Dataset entries:
*** Block opens ***

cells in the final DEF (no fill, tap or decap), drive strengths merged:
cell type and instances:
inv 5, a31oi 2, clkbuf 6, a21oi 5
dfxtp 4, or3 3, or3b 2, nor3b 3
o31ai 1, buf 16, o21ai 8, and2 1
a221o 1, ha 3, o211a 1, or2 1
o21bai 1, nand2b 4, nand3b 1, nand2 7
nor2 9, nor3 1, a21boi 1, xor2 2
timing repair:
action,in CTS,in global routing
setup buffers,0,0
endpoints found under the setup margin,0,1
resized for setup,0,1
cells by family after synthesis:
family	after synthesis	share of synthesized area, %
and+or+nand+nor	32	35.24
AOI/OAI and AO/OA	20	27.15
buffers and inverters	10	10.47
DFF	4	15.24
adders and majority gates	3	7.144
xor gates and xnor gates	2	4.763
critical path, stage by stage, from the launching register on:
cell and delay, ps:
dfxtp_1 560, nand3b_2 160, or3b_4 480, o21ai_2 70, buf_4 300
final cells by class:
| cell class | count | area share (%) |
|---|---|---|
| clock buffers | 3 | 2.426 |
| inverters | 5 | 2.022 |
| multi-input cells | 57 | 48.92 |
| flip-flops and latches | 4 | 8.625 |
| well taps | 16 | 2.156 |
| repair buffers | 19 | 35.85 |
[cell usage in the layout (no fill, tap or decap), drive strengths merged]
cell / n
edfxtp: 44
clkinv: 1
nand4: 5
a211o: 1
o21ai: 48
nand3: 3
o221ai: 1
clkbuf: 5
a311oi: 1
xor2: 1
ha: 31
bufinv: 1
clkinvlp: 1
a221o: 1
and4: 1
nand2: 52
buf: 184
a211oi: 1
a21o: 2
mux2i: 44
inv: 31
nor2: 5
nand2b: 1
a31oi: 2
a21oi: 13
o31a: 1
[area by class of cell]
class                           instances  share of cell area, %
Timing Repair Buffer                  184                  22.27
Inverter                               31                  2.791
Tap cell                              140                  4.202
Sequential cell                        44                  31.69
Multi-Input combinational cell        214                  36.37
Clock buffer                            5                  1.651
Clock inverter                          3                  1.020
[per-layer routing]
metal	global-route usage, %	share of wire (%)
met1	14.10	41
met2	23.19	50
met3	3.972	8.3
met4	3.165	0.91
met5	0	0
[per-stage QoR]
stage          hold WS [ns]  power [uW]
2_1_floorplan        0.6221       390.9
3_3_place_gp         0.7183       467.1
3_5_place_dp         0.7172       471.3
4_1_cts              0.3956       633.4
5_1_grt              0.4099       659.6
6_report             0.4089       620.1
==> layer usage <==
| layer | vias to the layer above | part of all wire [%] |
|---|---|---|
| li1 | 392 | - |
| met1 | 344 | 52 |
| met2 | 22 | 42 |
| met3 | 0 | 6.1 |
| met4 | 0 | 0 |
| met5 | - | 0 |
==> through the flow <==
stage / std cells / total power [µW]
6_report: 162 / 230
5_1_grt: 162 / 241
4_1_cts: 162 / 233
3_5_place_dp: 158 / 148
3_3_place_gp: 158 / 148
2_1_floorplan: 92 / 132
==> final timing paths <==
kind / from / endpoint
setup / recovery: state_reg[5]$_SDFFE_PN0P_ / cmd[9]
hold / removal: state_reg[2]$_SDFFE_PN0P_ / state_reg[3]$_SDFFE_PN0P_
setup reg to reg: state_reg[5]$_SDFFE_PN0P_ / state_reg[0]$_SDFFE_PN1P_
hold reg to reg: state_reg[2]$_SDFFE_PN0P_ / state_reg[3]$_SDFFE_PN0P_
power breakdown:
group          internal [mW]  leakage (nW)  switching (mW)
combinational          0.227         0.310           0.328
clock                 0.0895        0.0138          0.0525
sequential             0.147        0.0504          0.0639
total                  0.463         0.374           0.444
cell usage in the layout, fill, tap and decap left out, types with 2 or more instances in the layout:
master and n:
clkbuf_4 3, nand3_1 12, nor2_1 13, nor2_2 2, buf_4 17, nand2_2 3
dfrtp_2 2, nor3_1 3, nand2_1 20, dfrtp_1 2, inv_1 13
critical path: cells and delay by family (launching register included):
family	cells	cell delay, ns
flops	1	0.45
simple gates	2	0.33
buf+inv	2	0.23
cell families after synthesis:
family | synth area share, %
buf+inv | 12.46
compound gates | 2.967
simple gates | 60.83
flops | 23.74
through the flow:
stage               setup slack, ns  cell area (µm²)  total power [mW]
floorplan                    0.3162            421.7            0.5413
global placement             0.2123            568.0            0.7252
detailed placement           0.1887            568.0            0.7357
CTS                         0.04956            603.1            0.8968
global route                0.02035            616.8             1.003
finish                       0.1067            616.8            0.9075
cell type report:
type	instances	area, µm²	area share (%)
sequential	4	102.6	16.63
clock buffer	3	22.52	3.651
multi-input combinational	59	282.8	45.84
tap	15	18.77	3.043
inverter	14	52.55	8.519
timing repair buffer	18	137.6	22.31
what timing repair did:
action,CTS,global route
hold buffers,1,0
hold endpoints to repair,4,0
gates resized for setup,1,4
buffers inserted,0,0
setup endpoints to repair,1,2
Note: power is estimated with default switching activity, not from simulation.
**config.mk**
```make
export PLATFORM = sky130hd
export DESIGN_NAME = psf_unicode_table_parser_unit
export DESIGN_NICKNAME = d
export VERILOG_FILES = /design/src/rtl/psfutp_pkg.sv /design/src/rtl/psf_unicode_table_parser_unit.sv /design/src/rtl/psfutp_front.sv /design/src/rtl/psfutp_queue.sv /design/src/rtl/psfutp_back.sv
export SDC_FILE = /design/constraint.sdc
export NUM_CORES = 1
export LEC_CHECK = 0
export BUFFER_PORTS_ARGS = -buffer_cell sky130_fd_sc_hd__buf_2
export CAP_MARGIN = 10
export CORE_ASPECT_RATIO = 1.4
export CORE_MARGIN = 8
export CORE_UTILIZATION = 50
export DETAILED_ROUTE_END_ITERATION = 16
export PLACE_DENSITY_LB_ADDON = 0.1
export SYNTH_ARGS = -nofsm -noshare
export SYNTH_HDL_FRONTEND = slang
export SYNTH_SLANG_ARGS = --single-unit
export TNS_END_PERCENT = 10
```
**constraint.sdc**
```tcl
create_clock -name clk -period 4.2 [get_ports clk]
set_clock_uncertainty 0.1 [all_clocks]
set_input_delay 0.84 -clock clk [delete_from_list [all_inputs] [get_ports clk]]
set_output_delay 0.84 -clock clk [all_outputs]
set_load 0.01 [all_outputs]
```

*** Block closes ***

*Problem description*. In full and without deviation, reproduce the entries above.

*The completed task*.
cells in the final DEF (no fill, tap or decap), drive strengths merged:
cell type and instances:
inv 5, a31oi 2, clkbuf 6, a21oi 5
dfxtp 4, or3 3, or3b 2, nor3b 3
o31ai 1, buf 16, o21ai 8, and2 1
a221o 1, ha 3, o211a 1, or2 1
o21bai 1, nand2b 4, nand3b 1, nand2 7
nor2 9, nor3 1, a21boi 1, xor2 2
timing repair:
action,in CTS,in global routing
setup buffers,0,0
endpoints found under the setup margin,0,1
resized for setup,0,1
cells by family after synthesis:
family	after synthesis	share of synthesized area, %
and+or+nand+nor	32	35.24
AOI/OAI and AO/OA	20	27.15
buffers and inverters	10	10.47
DFF	4	15.24
adders and majority gates	3	7.144
xor gates and xnor gates	2	4.763
critical path, stage by stage, from the launching register on:
cell and delay, ps:
dfxtp_1 560, nand3b_2 160, or3b_4 480, o21ai_2 70, buf_4 300
final cells by class:
| cell class | count | area share (%) |
|---|---|---|
| clock buffers | 3 | 2.426 |
| inverters | 5 | 2.022 |
| multi-input cells | 57 | 48.92 |
| flip-flops and latches | 4 | 8.625 |
| well taps | 16 | 2.156 |
| repair buffers | 19 | 35.85 |
[cell usage in the layout (no fill, tap or decap), drive strengths merged]
cell / n
edfxtp: 44
clkinv: 1
nand4: 5
a211o: 1
o21ai: 48
nand3: 3
o221ai: 1
clkbuf: 5
a311oi: 1
xor2: 1
ha: 31
bufinv: 1
clkinvlp: 1
a221o: 1
and4: 1
nand2: 52
buf: 184
a211oi: 1
a21o: 2
mux2i: 44
inv: 31
nor2: 5
nand2b: 1
a31oi: 2
a21oi: 13
o31a: 1
[area by class of cell]
class                           instances  share of cell area, %
Timing Repair Buffer                  184                  22.27
Inverter                               31                  2.791
Tap cell                              140                  4.202
Sequential cell                        44                  31.69
Multi-Input combinational cell        214                  36.37
Clock buffer                            5                  1.651
Clock inverter                          3                  1.020
[per-layer routing]
metal	global-route usage, %	share of wire (%)
met1	14.10	41
met2	23.19	50
met3	3.972	8.3
met4	3.165	0.91
met5	0	0
[per-stage QoR]
stage          hold WS [ns]  power [uW]
2_1_floorplan        0.6221       390.9
3_3_place_gp         0.7183       467.1
3_5_place_dp         0.7172       471.3
4_1_cts              0.3956       633.4
5_1_grt              0.4099       659.6
6_report             0.4089       620.1
==> layer usage <==
| layer | vias to the layer above | part of all wire [%] |
|---|---|---|
| li1 | 392 | - |
| met1 | 344 | 52 |
| met2 | 22 | 42 |
| met3 | 0 | 6.1 |
| met4 | 0 | 0 |
| met5 | - | 0 |
==> through the flow <==
stage / std cells / total power [µW]
6_report: 162 / 230
5_1_grt: 162 / 241
4_1_cts: 162 / 233
3_5_place_dp: 158 / 148
3_3_place_gp: 158 / 148
2_1_floorplan: 92 / 132
==> final timing paths <==
kind / from / endpoint
setup / recovery: state_reg[5]$_SDFFE_PN0P_ / cmd[9]
hold / removal: state_reg[2]$_SDFFE_PN0P_ / state_reg[3]$_SDFFE_PN0P_
setup reg to reg: state_reg[5]$_SDFFE_PN0P_ / state_reg[0]$_SDFFE_PN1P_
hold reg to reg: state_reg[2]$_SDFFE_PN0P_ / state_reg[3]$_SDFFE_PN0P_
power breakdown:
group          internal [mW]  leakage (nW)  switching (mW)
combinational          0.227         0.310           0.328
clock                 0.0895        0.0138          0.0525
sequential             0.147        0.0504          0.0639
total                  0.463         0.374           0.444
cell usage in the layout, fill, tap and decap left out, types with 2 or more instances in the layout:
master and n:
clkbuf_4 3, nand3_1 12, nor2_1 13, nor2_2 2, buf_4 17, nand2_2 3
dfrtp_2 2, nor3_1 3, nand2_1 20, dfrtp_1 2, inv_1 13
critical path: cells and delay by family (launching register included):
family	cells	cell delay, ns
flops	1	0.45
simple gates	2	0.33
buf+inv	2	0.23
cell families after synthesis:
family | synth area share, %
buf+inv | 12.46
compound gates | 2.967
simple gates | 60.83
flops | 23.74
through the flow:
stage               setup slack, ns  cell area (µm²)  total power [mW]
floorplan                    0.3162            421.7            0.5413
global placement             0.2123            568.0            0.7252
detailed placement           0.1887            568.0            0.7357
CTS                         0.04956            603.1            0.8968
global route                0.02035            616.8             1.003
finish                       0.1067            616.8            0.9075
cell type report:
type	instances	area, µm²	area share (%)
sequential	4	102.6	16.63
clock buffer	3	22.52	3.651
multi-input combinational	59	282.8	45.84
tap	15	18.77	3.043
inverter	14	52.55	8.519
timing repair buffer	18	137.6	22.31
what timing repair did:
action,CTS,global route
hold buffers,1,0
hold endpoints to repair,4,0
gates resized for setup,1,4
buffers inserted,0,0
setup endpoints to repair,1,2
Note: power is estimated with default switching activity, not from simulation.
**config.mk**
```make
export PLATFORM = sky130hd
export DESIGN_NAME = psf_unicode_table_parser_unit
export DESIGN_NICKNAME = d
export VERILOG_FILES = /design/src/rtl/psfutp_pkg.sv /design/src/rtl/psf_unicode_table_parser_unit.sv /design/src/rtl/psfutp_front.sv /design/src/rtl/psfutp_queue.sv /design/src/rtl/psfutp_back.sv
export SDC_FILE = /design/constraint.sdc
export NUM_CORES = 1
export LEC_CHECK = 0
export BUFFER_PORTS_ARGS = -buffer_cell sky130_fd_sc_hd__buf_2
export CAP_MARGIN = 10
export CORE_ASPECT_RATIO = 1.4
export CORE_MARGIN = 8
export CORE_UTILIZATION = 50
export DETAILED_ROUTE_END_ITERATION = 16
export PLACE_DENSITY_LB_ADDON = 0.1
export SYNTH_ARGS = -nofsm -noshare
export SYNTH_HDL_FRONTEND = slang
export SYNTH_SLANG_ARGS = --single-unit
export TNS_END_PERCENT = 10
```
**constraint.sdc**
```tcl
create_clock -name clk -period 4.2 [get_ports clk]
set_clock_uncertainty 0.1 [all_clocks]
set_input_delay 0.84 -clock clk [delete_from_list [all_inputs] [get_ports clk]]
set_output_delay 0.84 -clock clk [all_outputs]
set_load 0.01 [all_outputs]
```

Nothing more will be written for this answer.